Further analysis indicated that combined exercise (CBE) and resistance exercise (RE) showed a negative non-linear association with depression severity. However, it is important to acknowledge that these modality-specific curves, particularly for RE, were derived from a limited number of studies (n = 3), resulting in wider credible intervals and reduced precision of the estimates. At the WHO-recommended minimum activity level (600 METs-min/week), MBE had the best-predicted efficacy (SMD = −1.28; 95% CrI: −1.97 to −0.58), whereas CBE was the least effective (SMD = 0.03; 95% CrI: −2.27 to 2.37). In terms of dose-ranking, MBE achieved its optimal effect at a dose of 900 METs-min/week. The rankings of all interventions for improving depressive symptoms are presented in Table 2.
3.5 Sensitivity analysis and network Meta-regression
To verify the stability of the U-shaped dose–response relationship, we analyzed the subset of studies involving strictly supervised interventions. The sensitivity analysis confirmed that the U-shaped trajectory remained robust even when restricted to supervised trials, with the optimal dose range consistent with the primary analysis (Appendix 13).
Furthermore, network meta-regression was conducted to examine potential moderators. The results indicated that supervision status did not significantly moderate the antidepressant effects (Coefficient = 0.264, p = 0.449), suggesting that the inclusion of studies with estimated METs did not introduce significant bias. Similarly, mean participant age showed no significant association with treatment efficacy (Coefficient = 0.0124, p = 0.424) (Appendix 13), indicating that exercise interventions retain their efficacy across different stages of the postmenopausal period.
4 Discussion
4.1 Main findings
This study provides several key findings with critical clinical implications for exercise intervention strategies aimed at alleviating depressive symptoms in postmenopausal women. First, our network meta-analysis confirms that all major exercise modalities, including aerobic (AE), resistance (RE), mind–body (MBE), and combined (CBE) exercise, significantly reduce depressive symptoms after a minimum duration of four weeks. In terms of efficacy ranking, resistance exercise (p = 0.774) and mind–body exercise (p = 0.662) demonstrated the greatest therapeutic potential. Second, this study is the first to reveal, through a dose–response network meta-analysis, a distinct U-shaped relationship between the overall exercise volume and its therapeutic effect. The minimum effective dose was identified as 183 METs-min/week, with the optimal dose occurring at approximately 750 METs-min/week, beyond which the effect tended to diminish (above 1,130 METs-min/week). Third, we further identified that the dose–response curves differ among modalities: AE and MBE exhibited significant U-shaped curves, whereas RE and CBE showed a negative non-linear association. Given the sparse data available for these modalities at certain dose ranges, these specific patterns should be interpreted with caution. Finally, MBE had the lowest effective dose threshold (164 METs-min/week), offering a viable therapeutic option for individuals with limited physical capacity. In summary, these findings offer a new perspective for developing future exercise guidelines aimed at improving depressive symptoms and alleviating the associated burden in postmenopausal women.
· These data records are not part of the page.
## job 5929
Design dut, start of the top module:
module dut #(
    parameter int DATAW = 16
)(
    input  wire                 clk,
    input  wire                 rst_n,
    input  wire                 in_valid,
    output wire                 in_ready,
    input  wire signed [DATAW-1:0] in_data,
    output reg                  out_valid,
    input  wire                 out_ready,
    output reg signed [2*DATAW-1:0] out_data
);
Settings: LEC_CHECK=0, ABC_AREA=0, CAP_MARGIN=35, CELL_PAD_IN_SITES_DETAIL_PLACEMENT=2, CORE_ASPECT_RATIO=1.36, CORE_MARGIN=4, CORE_UTILIZATION=61, CTS_CLUSTER_DIAMETER=392, GPL_ROUTABILITY_DRIVEN=1, GPL_TIMING_DRIVEN=0, MAX_ROUTING_LAYER=met4, PLACE_DENSITY=0.92, SETUP_SLACK_MARGIN=0.76, SLEW_MARGIN=10, TNS_END_PERCENT=45; clock period 12.4 ns.
run.sh (not shown) runs the stock make flow with config.mk's settings and CLKGATE_MAP_FILE=.
Tool error DPL-0033 stopped job 5929 during detailed placement (3_5_place_dp); no final results.
Setup changes, job 5929 to job 597
Settings: clearing PLACE_DENSITY, which used to be 0.92; swapping 61 for 70 in CORE_UTILIZATION; swapping 4 for 2 in CORE_MARGIN; swapping 2 for 0 in CELL_PAD_IN_SITES_DETAIL_PLACEMENT; clearing MAX_ROUTING_LAYER, which used to be met4; swapping 0 for 1 in GPL_TIMING_DRIVEN; swapping 392 for 29 in CTS_CLUSTER_DIAMETER; putting CTS_CLUSTER_SIZE at 15 where nothing was set; putting PLACE_DENSITY_LB_ADDON at 0.25 where nothing was set; swapping 1.36 for 1.41 in CORE_ASPECT_RATIO; swapping 12.4 for 6.88 in the clock period (ns, I/O delays scaled along).
Findings:
Compared with job 5929, in job 597 core outline area decreased by about 13% relative to the old numbers, share of flip-flops with an asynchronous set or reset closely matched the old numbers, synthesized netlist cell count closely matched the old numbers. Stage in which a tool error killed job 597: global routing (5_1_grt).
## Diff of input files: job 2117 against job 597
Settings: a deleted PLACE_DENSITY_LB_ADDON that had been 0.25; a change of CORE_UTILIZATION from 70 to 65; a deleted CTS_CLUSTER_SIZE that had been 15.
--- outcome ---
- Looking at vertical die dimension, job 2117 sits 5.4 um above job 597.
- Worst-case setup slack after placement (job 2117 over job 597): increase, 0.097 ns
- Job 2117 vs. job 597: post-detailed-placement half-perimeter wirelength moved down, post-CTS setup repair buffer count lower, placeable core region saw an increase, effective utilization at floorplan now sits lower.
- Among job 2117 and job 597, a clean, completed layout was produced by job 2117 alone.
- Job 597 | ERROR | global routing (5_1_grt)
> inputs changed (job 2117 -> job 7301)
Settings: removing CTS_CLUSTER_DIAMETER (formerly 29); changing SLEW_MARGIN from 10 to 20; removing SETUP_SLACK_MARGIN (formerly 0.76); removing GPL_TIMING_DRIVEN (formerly 1); changing CORE_UTILIZATION from 65 to 40; setting PLACE_DENSITY to 0.6 for the first time; changing CAP_MARGIN from 35 to 20; removing CELL_PAD_IN_SITES_DETAIL_PLACEMENT (formerly 0); removing GPL_ROUTABILITY_DRIVEN (formerly 1); removing CORE_ASPECT_RATIO (formerly 1.41); removing TNS_END_PERCENT (formerly 45); removing ABC_AREA (formerly 0); changing the clock period (ns, I/O delays scaled along) from 6.88 to 7.5.
Findings:
- The run with more setup slack is job 7301; job 2117 has less.
- Summary: with job 2117 as the reference, number of nets in the finished design in job 7301 moved down by a little under 10%.
- On total global routing track utilization: job 7301 sits below job 2117.
- From job 2117 to job 7301 the numbers moved as follows: final instance area now sits lower; buffer share of cell area now sits lower; total instance count after detailed placement now sits higher.
Input-level comparison between job 7217 and job 7301:
Settings: CTS_CLUSTER_SIZE now 41, previously not set; CTS_CLUSTER_DIAMETER now 336, previously not set; SETUP_SLACK_MARGIN now -0.66, previously not set; CELL_PAD_IN_SITES_GLOBAL_PLACEMENT now 3, previously not set; PLACE_DENSITY now 0.57, was 0.6.
- The lower via total after detailed routing came out of job 7301.
- Taking job 7301 as the reference, in job 7217 first-pass GRT wire length higher, detailed placer's ending HPWL moved up, non-clock buffer total of the final layout moved up, worst clock skew on the final layout held.
- Lower number of placed instances with taps included among job 7301 and job 7217: job 7301
- sky130_fd_sc_hd__fa_1 as the cell type of the slowest stage on the worst timing path was reported by job 7217, and sky130_fd_sc_hd__clkdlybuf4s50_1 by job 7301.
- The setup slack of job 7217 is smaller than that of job 7301.

Setup of P:
dut again, from the RTL that the note above started with.
clock: 4.27 ns
lec_check: 0
cap_margin: 15
cell_pad_in_sites_detail_placement: 2
cell_pad_in_sites_global_placement: 3
core_aspect_ratio: 1.11
core_margin: 7
core_utilization: 40
gpl_routability_driven: 0
max_routing_layer: met4
place_density_lb_addon: 0.26
setup_slack_margin: 0.19
slew_margin: 25
tns_end_percent: 90
P got as far as 4_1_cts, where a tool error ended the run.
## Diff of input files: Q against P
Settings: putting PLACE_DENSITY at 0.6 where nothing was set; clearing MAX_ROUTING_LAYER, which used to be met4; clearing SETUP_SLACK_MARGIN, which used to be 0.19; swapping 15 for 20 in CAP_MARGIN; clearing GPL_ROUTABILITY_DRIVEN, which used to be 0; clearing TNS_END_PERCENT, which used to be 90; swapping 7 for 2 in CORE_MARGIN; swapping 40 for 65 in CORE_UTILIZATION; clearing CELL_PAD_IN_SITES_GLOBAL_PLACEMENT, which used to be 3; clearing PLACE_DENSITY_LB_ADDON, which used to be 0.26; clearing CELL_PAD_IN_SITES_DETAIL_PLACEMENT, which used to be 2; swapping 25 for 20 in SLEW_MARGIN; clearing CORE_ASPECT_RATIO, which used to be 1.11; swapping 4.27 for 6.23 in the clock period (ns, I/O delays scaled along).
[summary]
Synthesized-area fraction occupied by ao, oa, aoi and oai cells came out exactly the same in P and Q. In Q the chip area turned out about 45% lower than in P. Of P and Q, the run reporting the higher worst slack after detailed placement was Q. Placement-stage cell area of Q falls short of that of P by a few percent. The floorplan-stage core utilization in Q was higher than what P gave. Post-placement cell count went down by a few percent going from P to Q. Q finished every stage; the final checks, however, were not passed, the failures being negative setup slack. Of the two candidates, P has the worse core outline area and Q the better one.

== raven ==
dut again, from the RTL that the note above started with.
make LEC_CHECK=0 ABC_AREA=0 CAP_MARGIN=35 CELL_PAD_IN_SITES_DETAIL_PLACEMENT=1 CELL_PAD_IN_SITES_GLOBAL_PLACEMENT=1 CORE_ASPECT_RATIO=1.36 CORE_MARGIN=4 CORE_UTILIZATION=61 CTS_CLUSTER_DIAMETER=392 CTS_CLUSTER_SIZE=45 GPL_ROUTABILITY_DRIVEN=1 GPL_TIMING_DRIVEN=0 MAX_ROUTING_LAYER=met4 PLACE_DENSITY=0.92 SETUP_SLACK_MARGIN=0.76 SLEW_MARGIN=10 TNS_END_PERCENT=45 finish   # period 12.4 ns
raven: flow completed, timing, DRC and antenna clean
diff inputs: raven => quartz
Settings: an added MIN_ROUTING_LAYER of met2; a change of CTS_CLUSTER_SIZE from 45 to 80; a change of SETUP_SLACK_MARGIN from 0.76 to 1.65; a change of CORE_MARGIN from 4 to 5; a change of TNS_END_PERCENT from 45 to 5; a change of the clock period (ns, I/O delays scaled along) from 12.4 to 5.92.
### Flow results
As the logs show, quartz stopped at clock tree synthesis (4_1_cts) after a tool error, so it never reached the end of the flow. Die size: quartz exceeds raven. Routability-driven placement congestion ratio: quartz vs raven up 0.80%. Sequential cell area fraction in the yosys report: quartz vs raven identical. From raven to quartz the numbers moved as follows: die outline height climbed about 1.3%, number of top-level pins closely matched the old numbers.
> inputs changed (quartz -> pepper)
Settings: SLEW_MARGIN changed from 10 to 20; TNS_END_PERCENT removed (was 5); MIN_ROUTING_LAYER removed (was met2); CORE_ASPECT_RATIO removed (was 1.36); CTS_CLUSTER_SIZE removed (was 80); CORE_MARGIN changed from 5 to 2; CORE_UTILIZATION changed from 61 to 19; CTS_CLUSTER_DIAMETER removed (was 392); CELL_PAD_IN_SITES_GLOBAL_PLACEMENT removed (was 1); ABC_AREA removed (was 0); GPL_ROUTABILITY_DRIVEN changed from 1 to 0; PLACE_DENSITY removed (was 0.92); MAX_ROUTING_LAYER removed (was met4); CAP_MARGIN changed from 35 to 20; SETUP_SLACK_MARGIN removed (was 1.65); CELL_PAD_IN_SITES_DETAIL_PLACEMENT removed (was 1); the clock period (ns, I/O delays scaled along) changed from 5.92 to 7.5.
Results
- pepper completed every stage of the flow, and the final layout passed the timing, design-rule and antenna checks.
- Total cell area reported by yosys after synthesis of pepper is on par with quartz.
- Compared with quartz, in pepper cell area after placement rose by about 4%; pre-CTS setup slack rose by 1140 ps; tally of buffers added on design ports stayed essentially flat; number of distinct library cell variants in the gate-level netlist after synthesis stayed essentially flat.
- Against quartz as the reference, pepper delivers a lower total half-perimeter wirelength after legalization and detailed placement.
- Cmp pepper and quartz / instance count after placement with tap cells included / higher: pepper
- Adder-cell share of the synthesized area came out exactly the same in pepper and quartz.
- | die area | lower: quartz |
- Measured against quartz, the floorplan die height of pepper comes out at 1.5 times the reference value.
- The area of the placeable core in pepper was higher than what quartz gave.

dut again, from the RTL that the note above started with.
export LEC_CHECK = 0
export ABC_AREA = 0
export CAP_MARGIN = 0
export CELL_PAD_IN_SITES_DETAIL_PLACEMENT = 0
export CORE_ASPECT_RATIO = 0.85
export CORE_MARGIN = 2
export CORE_UTILIZATION = 68
export CTS_CLUSTER_DIAMETER = 29
export CTS_CLUSTER_SIZE = 90
export GPL_ROUTABILITY_DRIVEN = 1
export GPL_TIMING_DRIVEN = 1
export SETUP_SLACK_MARGIN = 0.76
export SLEW_MARGIN = 10
export TNS_END_PERCENT = 5
create_clock -name core_clock -period 6.54 [get_ports {clk}]
The baseline completed, yet does not pass: setup timing.
Edit:
Settings changed: CAP_MARGIN 0 to 35, CORE_ASPECT_RATIO 0.85 to 1.92, CORE_UTILIZATION 68 to 28, CTS_CLUSTER_DIAMETER 29 to 392, CTS_CLUSTER_SIZE 90 to unset, GPL_TIMING_DRIVEN 1 to 0, PLACE_DENSITY set to 0.92, TNS_END_PERCENT 5 to 45.
Clock period 6.54 ns to 12.4 ns, I/O delays scaled along.
After rerunning: Now the flow produced a clean layout; cell area goes down by 17%; core utilization goes down by 62 points; setup slack improved by 3100 ps; via count goes down by 16%.
Edit:
Settings changed: CELL_PAD_IN_SITES_DETAIL_PLACEMENT 0 to 1, CELL_PAD_IN_SITES_GLOBAL_PLACEMENT set to 1, CORE_ASPECT_RATIO 1.92 to 1.36, CORE_MARGIN 2 to 4, CORE_UTILIZATION 28 to 61, CTS_CLUSTER_SIZE set to 45, MAX_ROUTING_LAYER set to met4, MIN_ROUTING_LAYER set to met2, TNS_END_PERCENT 45 to 15.
Clock period 12.4 ns to 5.92 ns, I/O delays scaled along.
=>
- Now the flow died in clock tree synthesis, error DPL-0033
- synthesized area is unchanged
- die size falls by well over a third
- synthesized cell count stays the same
Edit:
Settings changed: ABC_AREA 0 to unset, CAP_MARGIN 35 to 20, CELL_PAD_IN_SITES_DETAIL_PLACEMENT 1 to unset, CELL_PAD_IN_SITES_GLOBAL_PLACEMENT 1 to unset, CORE_ASPECT_RATIO 1.36 to unset, CORE_MARGIN 4 to 2, CORE_UTILIZATION 61 to 64, CTS_CLUSTER_DIAMETER 392 to unset, CTS_CLUSTER_SIZE 45 to unset, GPL_ROUTABILITY_DRIVEN 1 to unset, GPL_TIMING_DRIVEN 0 to unset, MAX_ROUTING_LAYER met4 to unset, MIN_ROUTING_LAYER met2 to unset, PLACE_DENSITY 0.92 to unset, SETUP_SLACK_MARGIN 0.76 to unset, SLEW_MARGIN 10 to 20, TNS_END_PERCENT 15 to unset.
Clock period 5.92 ns to 5.81 ns, I/O delays scaled along.
=> The new run finished but fails on setup timing. Die area drops by roughly a tenth. Synthesized cell count is unchanged. Area after synthesis is unchanged.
4.2 Comparison with existing evidence
The findings of this study both corroborate and extend the existing scientific literature, particularly in the refined analysis of specific populations, exercise modalities, and dosages (Schuch and Stubbs, 2019).
Our research reaffirms the efficacy of exercise for depressive symptoms, a conclusion consistent with numerous large-scale meta-analyses in the general adult population (Pearce et al., 2022; Noetel et al., 2024). The unique contribution of our study lies in its specific focus on postmenopausal women. This is a distinct population experiencing significant endocrine changes, often accompanied by musculoskeletal degeneration, which may contribute to a more complex pathophysiological mechanism for depression (Dunn et al., 2005; Clayton and Ninan, 2010). Therefore, our study provides more precise evidence supporting the application of exercise interventions in this specific demographic.
A noteworthy finding is the superior performance of resistance exercise (RE) in our efficacy rankings (Gordon et al., 2018). This result suggests that exercise recommendations should not be limited to the traditionally emphasized aerobic activities (Singh et al., 2023). Although previous research has confirmed the positive impact of resistance training on depressive symptoms in older adults (Gordon et al., 2018; Cunha et al., 2024), it has generally failed to clarify its relative efficacy compared to other modalities within a comprehensive network meta-analysis. By integrating a broader evidence network, our NMA provides a quantitative basis for the potential of RE in alleviating depressive symptoms in postmenopausal women. This efficacy may stem from its unique physiological and psychological mechanisms. Physiologically, resistance training effectively improves insulin resistance, reduces systemic low-grade inflammation associated with depression (Kraemer et al., 2002), and may more effectively stimulate the synthesis of brain-derived neurotrophic factor (BDNF) and insulin-like growth factor-1 (IGF-1), which are crucial for maintaining neuroplasticity and hippocampal function. Psychologically, resistance training offers concrete and quantifiable feedback on progress (e.g., increased load), and this objective confirmation of one’s capabilities can effectively enhance self-efficacy, directly counteracting core depressive symptoms such as helplessness and low self-esteem (Gordon et al., 2018).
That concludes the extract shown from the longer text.